Provided material:
━━━━━━━━━━━━━━━━━━━━
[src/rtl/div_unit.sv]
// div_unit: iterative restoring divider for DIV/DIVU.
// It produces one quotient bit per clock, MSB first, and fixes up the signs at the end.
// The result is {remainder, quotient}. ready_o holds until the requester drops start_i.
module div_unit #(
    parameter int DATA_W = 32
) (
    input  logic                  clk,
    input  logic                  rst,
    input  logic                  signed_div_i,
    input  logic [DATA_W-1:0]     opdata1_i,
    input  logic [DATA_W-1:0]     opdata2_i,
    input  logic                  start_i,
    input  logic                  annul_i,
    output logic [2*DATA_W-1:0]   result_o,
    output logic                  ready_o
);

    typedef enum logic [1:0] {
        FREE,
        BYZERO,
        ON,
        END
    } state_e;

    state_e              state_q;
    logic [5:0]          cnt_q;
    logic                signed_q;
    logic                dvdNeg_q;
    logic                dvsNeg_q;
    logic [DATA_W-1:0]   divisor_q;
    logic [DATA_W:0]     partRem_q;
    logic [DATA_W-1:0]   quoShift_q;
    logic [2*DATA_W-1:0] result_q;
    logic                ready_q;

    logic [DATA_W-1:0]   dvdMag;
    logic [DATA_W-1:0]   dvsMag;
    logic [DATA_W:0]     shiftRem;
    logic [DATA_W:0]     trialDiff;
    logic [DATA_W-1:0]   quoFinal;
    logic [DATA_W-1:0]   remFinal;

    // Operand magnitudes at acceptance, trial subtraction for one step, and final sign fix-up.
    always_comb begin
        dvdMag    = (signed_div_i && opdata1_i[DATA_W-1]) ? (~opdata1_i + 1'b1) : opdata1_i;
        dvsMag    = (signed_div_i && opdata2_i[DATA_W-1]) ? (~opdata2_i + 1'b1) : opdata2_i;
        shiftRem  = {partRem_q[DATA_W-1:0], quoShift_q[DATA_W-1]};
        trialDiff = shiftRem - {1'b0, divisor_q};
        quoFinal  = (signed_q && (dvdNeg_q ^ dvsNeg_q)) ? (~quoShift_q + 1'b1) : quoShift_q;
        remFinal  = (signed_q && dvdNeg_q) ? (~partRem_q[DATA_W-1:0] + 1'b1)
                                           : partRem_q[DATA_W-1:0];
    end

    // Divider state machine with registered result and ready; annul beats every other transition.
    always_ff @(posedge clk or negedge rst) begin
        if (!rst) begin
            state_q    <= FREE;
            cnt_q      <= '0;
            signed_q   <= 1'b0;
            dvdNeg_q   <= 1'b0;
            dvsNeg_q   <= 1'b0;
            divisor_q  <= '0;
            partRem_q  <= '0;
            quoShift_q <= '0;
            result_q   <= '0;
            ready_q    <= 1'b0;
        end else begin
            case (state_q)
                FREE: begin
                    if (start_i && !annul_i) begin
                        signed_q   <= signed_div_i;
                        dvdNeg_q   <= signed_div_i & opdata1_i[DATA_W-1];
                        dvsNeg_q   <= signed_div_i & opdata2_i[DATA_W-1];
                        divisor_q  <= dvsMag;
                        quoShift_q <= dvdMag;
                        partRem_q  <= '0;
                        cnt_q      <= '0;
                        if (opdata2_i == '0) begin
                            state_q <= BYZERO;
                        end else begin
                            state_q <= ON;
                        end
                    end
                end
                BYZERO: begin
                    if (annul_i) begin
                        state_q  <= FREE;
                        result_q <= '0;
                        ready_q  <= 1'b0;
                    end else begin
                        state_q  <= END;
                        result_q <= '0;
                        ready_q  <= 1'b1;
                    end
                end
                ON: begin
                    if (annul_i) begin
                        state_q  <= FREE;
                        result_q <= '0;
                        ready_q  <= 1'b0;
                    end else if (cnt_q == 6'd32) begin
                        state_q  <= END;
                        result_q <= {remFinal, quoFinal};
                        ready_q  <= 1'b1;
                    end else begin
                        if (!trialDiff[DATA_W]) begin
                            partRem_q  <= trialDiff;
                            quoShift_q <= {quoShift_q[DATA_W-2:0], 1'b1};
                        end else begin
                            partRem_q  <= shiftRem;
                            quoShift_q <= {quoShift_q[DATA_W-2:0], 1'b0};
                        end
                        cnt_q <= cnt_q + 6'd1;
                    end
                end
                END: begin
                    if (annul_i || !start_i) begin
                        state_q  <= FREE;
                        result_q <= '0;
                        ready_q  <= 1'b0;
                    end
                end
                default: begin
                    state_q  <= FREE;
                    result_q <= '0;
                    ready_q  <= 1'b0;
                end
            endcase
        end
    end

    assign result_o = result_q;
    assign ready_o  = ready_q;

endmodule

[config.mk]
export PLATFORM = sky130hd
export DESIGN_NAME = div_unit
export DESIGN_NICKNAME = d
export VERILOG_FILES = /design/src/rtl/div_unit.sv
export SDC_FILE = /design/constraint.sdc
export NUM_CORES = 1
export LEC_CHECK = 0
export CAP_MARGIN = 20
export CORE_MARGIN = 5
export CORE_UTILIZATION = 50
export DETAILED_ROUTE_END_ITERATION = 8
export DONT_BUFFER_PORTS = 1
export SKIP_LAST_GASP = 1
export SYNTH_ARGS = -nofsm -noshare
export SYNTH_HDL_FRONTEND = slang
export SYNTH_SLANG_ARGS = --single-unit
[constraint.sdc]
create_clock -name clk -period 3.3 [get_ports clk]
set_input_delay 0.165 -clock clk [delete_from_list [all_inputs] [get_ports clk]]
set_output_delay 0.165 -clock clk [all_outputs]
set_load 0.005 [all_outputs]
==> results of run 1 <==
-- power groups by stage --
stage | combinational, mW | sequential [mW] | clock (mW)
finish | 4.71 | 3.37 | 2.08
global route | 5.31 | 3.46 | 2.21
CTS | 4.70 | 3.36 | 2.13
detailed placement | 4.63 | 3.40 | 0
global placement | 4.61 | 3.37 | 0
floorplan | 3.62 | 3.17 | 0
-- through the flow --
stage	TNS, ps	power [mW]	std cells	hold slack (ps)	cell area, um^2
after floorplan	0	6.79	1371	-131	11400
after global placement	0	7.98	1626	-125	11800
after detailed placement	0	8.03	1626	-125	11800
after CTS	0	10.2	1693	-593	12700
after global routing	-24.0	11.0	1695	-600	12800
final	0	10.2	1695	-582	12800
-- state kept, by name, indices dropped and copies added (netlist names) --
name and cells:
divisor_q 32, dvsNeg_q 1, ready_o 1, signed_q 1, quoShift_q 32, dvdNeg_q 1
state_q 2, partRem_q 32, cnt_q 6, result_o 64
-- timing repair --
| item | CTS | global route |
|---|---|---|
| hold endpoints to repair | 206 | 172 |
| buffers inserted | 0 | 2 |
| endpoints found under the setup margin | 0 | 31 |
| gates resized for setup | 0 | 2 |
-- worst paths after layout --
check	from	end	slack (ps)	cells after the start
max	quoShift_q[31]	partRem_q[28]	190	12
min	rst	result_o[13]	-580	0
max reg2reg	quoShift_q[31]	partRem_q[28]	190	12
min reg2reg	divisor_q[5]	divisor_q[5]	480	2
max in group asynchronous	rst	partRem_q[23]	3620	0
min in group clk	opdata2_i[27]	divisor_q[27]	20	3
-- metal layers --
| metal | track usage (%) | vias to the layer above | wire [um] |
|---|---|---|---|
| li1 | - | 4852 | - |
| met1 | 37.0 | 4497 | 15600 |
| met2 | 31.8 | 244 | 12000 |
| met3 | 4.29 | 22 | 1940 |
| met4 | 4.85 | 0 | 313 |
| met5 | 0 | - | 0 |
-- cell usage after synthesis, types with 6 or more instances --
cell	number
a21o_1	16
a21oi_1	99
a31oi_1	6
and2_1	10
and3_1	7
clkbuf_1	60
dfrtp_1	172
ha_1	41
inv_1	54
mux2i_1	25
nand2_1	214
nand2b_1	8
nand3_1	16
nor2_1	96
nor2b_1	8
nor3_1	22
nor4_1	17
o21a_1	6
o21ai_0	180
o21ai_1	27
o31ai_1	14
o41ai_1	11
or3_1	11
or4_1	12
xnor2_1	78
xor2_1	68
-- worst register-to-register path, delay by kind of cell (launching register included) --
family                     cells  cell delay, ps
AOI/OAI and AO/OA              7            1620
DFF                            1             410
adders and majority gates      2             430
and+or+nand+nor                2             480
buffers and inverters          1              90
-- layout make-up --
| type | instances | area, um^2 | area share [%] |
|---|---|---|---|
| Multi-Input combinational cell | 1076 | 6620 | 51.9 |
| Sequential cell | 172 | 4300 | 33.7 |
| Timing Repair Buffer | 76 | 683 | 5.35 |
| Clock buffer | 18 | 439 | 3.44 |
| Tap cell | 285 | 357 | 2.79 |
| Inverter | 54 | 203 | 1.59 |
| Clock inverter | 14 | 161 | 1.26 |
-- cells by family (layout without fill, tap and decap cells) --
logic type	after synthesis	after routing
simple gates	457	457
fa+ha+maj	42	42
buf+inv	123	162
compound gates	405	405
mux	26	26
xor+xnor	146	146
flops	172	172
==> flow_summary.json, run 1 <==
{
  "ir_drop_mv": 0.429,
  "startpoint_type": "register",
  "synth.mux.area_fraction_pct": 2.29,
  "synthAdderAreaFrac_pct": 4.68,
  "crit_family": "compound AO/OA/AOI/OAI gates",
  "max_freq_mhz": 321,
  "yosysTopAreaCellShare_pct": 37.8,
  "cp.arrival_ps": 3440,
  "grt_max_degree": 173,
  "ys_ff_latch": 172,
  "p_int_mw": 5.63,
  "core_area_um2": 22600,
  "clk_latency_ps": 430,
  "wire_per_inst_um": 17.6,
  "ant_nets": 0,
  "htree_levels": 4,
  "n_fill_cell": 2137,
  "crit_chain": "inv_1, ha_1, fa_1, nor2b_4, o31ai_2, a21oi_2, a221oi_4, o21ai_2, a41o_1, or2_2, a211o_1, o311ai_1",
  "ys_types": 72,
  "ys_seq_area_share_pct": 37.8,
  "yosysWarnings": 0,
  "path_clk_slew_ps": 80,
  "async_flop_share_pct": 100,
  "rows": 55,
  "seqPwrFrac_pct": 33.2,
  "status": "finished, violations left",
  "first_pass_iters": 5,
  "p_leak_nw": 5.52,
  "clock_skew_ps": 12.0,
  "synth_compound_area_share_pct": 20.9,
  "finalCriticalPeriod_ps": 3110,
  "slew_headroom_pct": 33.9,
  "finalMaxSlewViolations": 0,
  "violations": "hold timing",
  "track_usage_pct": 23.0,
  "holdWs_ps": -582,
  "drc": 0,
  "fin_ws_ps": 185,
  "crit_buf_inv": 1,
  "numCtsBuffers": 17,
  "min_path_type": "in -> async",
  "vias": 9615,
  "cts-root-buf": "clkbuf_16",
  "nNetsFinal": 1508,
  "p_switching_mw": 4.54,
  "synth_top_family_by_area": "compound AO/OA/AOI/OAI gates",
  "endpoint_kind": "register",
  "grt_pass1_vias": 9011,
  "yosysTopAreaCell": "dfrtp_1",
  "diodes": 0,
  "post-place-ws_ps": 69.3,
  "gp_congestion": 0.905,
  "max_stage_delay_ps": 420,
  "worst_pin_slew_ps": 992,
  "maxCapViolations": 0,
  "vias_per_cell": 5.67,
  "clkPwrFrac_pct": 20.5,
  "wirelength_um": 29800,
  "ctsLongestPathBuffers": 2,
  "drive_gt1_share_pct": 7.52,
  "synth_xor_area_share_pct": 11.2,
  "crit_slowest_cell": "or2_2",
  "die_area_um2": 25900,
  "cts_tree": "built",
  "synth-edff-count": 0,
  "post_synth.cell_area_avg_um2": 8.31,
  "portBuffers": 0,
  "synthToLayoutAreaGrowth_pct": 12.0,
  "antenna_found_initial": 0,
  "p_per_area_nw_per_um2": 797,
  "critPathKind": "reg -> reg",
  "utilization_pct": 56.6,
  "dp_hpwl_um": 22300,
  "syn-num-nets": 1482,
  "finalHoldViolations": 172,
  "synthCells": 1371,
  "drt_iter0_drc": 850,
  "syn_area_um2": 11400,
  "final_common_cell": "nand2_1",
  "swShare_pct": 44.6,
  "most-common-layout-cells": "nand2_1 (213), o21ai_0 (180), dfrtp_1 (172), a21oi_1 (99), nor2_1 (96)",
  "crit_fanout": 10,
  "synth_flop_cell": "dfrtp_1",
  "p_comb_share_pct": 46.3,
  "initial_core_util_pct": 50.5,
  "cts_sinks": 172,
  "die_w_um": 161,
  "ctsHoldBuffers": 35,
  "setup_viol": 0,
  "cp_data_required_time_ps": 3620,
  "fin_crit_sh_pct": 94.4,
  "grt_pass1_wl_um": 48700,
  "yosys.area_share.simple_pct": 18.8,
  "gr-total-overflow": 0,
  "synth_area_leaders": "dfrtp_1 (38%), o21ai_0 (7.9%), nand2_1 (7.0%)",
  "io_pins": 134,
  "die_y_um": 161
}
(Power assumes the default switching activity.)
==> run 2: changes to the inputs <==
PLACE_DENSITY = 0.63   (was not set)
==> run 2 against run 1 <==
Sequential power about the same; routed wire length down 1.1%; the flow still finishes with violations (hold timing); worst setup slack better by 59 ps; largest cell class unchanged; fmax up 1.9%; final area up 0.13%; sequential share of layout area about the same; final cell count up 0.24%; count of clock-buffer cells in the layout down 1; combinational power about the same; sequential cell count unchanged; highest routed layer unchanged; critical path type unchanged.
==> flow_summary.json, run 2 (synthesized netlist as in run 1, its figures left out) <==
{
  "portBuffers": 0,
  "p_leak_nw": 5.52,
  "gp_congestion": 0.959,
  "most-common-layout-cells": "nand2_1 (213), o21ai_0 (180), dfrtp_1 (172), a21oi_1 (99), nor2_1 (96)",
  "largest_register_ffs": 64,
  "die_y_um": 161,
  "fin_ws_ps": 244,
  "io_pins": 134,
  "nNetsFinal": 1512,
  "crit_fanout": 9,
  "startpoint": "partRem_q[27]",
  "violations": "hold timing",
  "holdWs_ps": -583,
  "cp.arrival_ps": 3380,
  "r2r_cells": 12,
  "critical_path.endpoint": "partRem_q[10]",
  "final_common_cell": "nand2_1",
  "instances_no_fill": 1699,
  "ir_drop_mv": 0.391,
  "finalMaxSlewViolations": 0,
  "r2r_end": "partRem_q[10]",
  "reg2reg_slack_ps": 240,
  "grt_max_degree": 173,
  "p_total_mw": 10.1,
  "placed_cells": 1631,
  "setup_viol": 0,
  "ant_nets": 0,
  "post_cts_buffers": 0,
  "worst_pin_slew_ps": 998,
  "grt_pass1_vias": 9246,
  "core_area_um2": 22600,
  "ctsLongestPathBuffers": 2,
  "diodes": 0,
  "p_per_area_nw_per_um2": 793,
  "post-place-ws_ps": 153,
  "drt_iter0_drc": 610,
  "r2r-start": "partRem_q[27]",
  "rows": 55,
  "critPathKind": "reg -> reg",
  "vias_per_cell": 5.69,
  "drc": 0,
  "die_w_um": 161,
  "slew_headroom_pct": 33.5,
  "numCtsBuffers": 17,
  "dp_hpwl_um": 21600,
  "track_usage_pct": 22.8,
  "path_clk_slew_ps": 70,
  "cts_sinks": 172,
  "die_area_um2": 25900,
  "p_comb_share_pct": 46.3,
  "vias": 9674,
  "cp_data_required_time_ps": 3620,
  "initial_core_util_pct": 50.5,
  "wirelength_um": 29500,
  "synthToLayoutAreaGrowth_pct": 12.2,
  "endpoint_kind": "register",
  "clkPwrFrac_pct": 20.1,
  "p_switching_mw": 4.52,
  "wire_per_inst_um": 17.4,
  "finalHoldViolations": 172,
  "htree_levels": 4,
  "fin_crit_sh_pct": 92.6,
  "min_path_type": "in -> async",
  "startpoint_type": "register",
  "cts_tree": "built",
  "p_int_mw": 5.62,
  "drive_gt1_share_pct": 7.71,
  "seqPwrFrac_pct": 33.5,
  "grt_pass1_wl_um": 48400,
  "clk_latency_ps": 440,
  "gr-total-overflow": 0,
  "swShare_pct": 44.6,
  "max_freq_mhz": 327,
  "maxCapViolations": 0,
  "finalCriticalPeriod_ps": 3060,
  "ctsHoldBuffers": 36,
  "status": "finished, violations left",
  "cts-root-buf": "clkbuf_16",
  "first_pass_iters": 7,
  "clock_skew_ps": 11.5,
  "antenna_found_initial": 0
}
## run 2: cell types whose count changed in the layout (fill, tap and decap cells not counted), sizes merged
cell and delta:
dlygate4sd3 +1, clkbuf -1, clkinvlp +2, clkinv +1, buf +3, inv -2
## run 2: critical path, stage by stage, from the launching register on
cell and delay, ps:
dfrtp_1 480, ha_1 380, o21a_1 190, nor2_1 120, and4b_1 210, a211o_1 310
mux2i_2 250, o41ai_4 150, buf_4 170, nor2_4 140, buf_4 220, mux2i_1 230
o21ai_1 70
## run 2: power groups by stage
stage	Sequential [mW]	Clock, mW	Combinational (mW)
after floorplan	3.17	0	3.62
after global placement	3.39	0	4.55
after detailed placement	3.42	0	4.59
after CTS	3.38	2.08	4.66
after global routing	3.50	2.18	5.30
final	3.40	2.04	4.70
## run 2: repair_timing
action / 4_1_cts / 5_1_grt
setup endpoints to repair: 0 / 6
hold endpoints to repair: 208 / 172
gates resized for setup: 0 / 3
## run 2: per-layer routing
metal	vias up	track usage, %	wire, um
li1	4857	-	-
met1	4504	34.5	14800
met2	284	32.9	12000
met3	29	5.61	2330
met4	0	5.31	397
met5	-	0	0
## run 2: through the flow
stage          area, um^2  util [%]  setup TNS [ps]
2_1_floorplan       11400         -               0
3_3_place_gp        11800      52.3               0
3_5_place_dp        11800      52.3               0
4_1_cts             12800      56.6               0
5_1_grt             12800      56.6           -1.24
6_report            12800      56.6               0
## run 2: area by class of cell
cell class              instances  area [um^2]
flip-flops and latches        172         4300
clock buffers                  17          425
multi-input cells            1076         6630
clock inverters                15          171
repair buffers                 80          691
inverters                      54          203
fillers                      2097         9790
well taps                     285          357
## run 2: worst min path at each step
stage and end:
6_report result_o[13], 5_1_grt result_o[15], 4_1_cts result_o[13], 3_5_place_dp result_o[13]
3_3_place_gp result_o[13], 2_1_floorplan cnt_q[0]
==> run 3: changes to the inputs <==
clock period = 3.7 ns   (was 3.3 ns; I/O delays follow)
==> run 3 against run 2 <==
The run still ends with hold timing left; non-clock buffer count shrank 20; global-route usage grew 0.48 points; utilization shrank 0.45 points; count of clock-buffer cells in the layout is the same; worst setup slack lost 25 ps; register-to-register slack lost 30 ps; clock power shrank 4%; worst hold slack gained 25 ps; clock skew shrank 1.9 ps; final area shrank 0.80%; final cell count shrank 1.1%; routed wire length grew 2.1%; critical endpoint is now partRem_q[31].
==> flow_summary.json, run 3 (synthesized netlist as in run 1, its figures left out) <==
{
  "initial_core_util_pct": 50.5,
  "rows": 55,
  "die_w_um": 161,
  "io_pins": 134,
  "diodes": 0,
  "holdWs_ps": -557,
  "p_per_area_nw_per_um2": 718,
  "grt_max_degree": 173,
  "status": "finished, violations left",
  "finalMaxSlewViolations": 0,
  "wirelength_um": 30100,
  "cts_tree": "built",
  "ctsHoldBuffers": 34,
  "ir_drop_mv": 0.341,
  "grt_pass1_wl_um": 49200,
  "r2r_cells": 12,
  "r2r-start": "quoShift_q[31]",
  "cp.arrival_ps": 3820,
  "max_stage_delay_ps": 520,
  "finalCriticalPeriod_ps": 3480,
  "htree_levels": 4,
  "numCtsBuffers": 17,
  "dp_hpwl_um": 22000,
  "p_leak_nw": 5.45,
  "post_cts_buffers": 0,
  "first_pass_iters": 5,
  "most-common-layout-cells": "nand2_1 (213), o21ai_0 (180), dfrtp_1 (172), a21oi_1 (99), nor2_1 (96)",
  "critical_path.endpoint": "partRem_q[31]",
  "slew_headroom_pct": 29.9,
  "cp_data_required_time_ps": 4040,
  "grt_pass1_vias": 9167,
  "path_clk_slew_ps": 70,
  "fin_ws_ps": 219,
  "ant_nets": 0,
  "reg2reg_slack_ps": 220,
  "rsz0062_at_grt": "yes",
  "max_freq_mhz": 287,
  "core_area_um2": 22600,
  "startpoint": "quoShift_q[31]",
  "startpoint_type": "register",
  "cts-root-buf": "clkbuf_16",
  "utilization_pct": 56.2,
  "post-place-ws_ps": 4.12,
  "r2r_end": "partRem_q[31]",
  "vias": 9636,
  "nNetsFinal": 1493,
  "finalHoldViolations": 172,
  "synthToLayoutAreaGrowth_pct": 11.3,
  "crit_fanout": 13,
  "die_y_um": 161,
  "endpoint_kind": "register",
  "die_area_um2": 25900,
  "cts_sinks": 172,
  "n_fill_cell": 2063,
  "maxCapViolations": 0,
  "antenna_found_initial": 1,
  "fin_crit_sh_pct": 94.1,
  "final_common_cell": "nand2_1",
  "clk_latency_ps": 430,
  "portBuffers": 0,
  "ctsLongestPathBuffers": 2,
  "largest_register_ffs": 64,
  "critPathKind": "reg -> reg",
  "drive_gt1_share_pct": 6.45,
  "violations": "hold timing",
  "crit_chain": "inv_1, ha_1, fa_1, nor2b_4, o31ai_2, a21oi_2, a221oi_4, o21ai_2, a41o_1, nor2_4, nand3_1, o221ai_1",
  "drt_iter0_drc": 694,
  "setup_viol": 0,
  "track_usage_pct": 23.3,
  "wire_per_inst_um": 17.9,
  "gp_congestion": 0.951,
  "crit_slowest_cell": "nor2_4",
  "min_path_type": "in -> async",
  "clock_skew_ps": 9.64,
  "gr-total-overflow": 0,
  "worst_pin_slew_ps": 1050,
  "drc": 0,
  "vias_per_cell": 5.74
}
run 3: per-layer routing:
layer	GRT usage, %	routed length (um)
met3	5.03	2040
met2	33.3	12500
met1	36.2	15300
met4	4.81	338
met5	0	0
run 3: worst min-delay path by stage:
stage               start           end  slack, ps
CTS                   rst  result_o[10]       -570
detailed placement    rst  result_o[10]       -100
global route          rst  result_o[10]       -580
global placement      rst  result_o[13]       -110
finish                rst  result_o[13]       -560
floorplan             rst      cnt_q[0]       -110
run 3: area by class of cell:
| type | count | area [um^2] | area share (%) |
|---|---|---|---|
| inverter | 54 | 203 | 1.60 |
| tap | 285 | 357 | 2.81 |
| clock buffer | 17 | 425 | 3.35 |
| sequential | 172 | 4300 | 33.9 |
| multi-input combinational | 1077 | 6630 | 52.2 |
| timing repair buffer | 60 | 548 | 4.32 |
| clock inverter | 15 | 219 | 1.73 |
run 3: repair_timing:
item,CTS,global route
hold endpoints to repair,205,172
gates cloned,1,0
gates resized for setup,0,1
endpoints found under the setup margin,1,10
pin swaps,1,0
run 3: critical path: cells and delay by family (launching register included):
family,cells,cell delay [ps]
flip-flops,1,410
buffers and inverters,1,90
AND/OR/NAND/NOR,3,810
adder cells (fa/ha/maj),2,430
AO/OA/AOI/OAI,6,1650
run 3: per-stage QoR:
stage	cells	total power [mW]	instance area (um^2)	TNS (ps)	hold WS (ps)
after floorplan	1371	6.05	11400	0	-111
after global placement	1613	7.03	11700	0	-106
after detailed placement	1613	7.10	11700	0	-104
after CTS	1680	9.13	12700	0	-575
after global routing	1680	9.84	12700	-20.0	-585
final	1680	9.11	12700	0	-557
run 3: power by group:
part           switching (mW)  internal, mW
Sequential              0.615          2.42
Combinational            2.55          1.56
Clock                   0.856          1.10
━━━━━━━━━━━━━━━━━━━━
Task goal: Go over the data and return every line that includes the word "netlist".

Exercise output:
-- state kept, by name, indices dropped and copies added (netlist names) --
==> flow_summary.json, run 2 (synthesized netlist as in run 1, its figures left out) <==
==> flow_summary.json, run 3 (synthesized netlist as in run 1, its figures left out) <==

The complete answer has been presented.